→ **Assignment**
Search the records for the word "cells" and copy each line in which it appears.

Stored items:
* * * * *

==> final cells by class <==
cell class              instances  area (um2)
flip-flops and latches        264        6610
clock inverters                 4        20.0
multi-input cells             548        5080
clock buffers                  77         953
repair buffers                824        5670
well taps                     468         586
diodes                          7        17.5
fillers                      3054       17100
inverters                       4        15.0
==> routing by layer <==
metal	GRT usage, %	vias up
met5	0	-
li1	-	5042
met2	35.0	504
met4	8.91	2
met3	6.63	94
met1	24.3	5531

* * * * *

→ **Exercise result**
==> final cells by class <==
multi-input cells             548        5080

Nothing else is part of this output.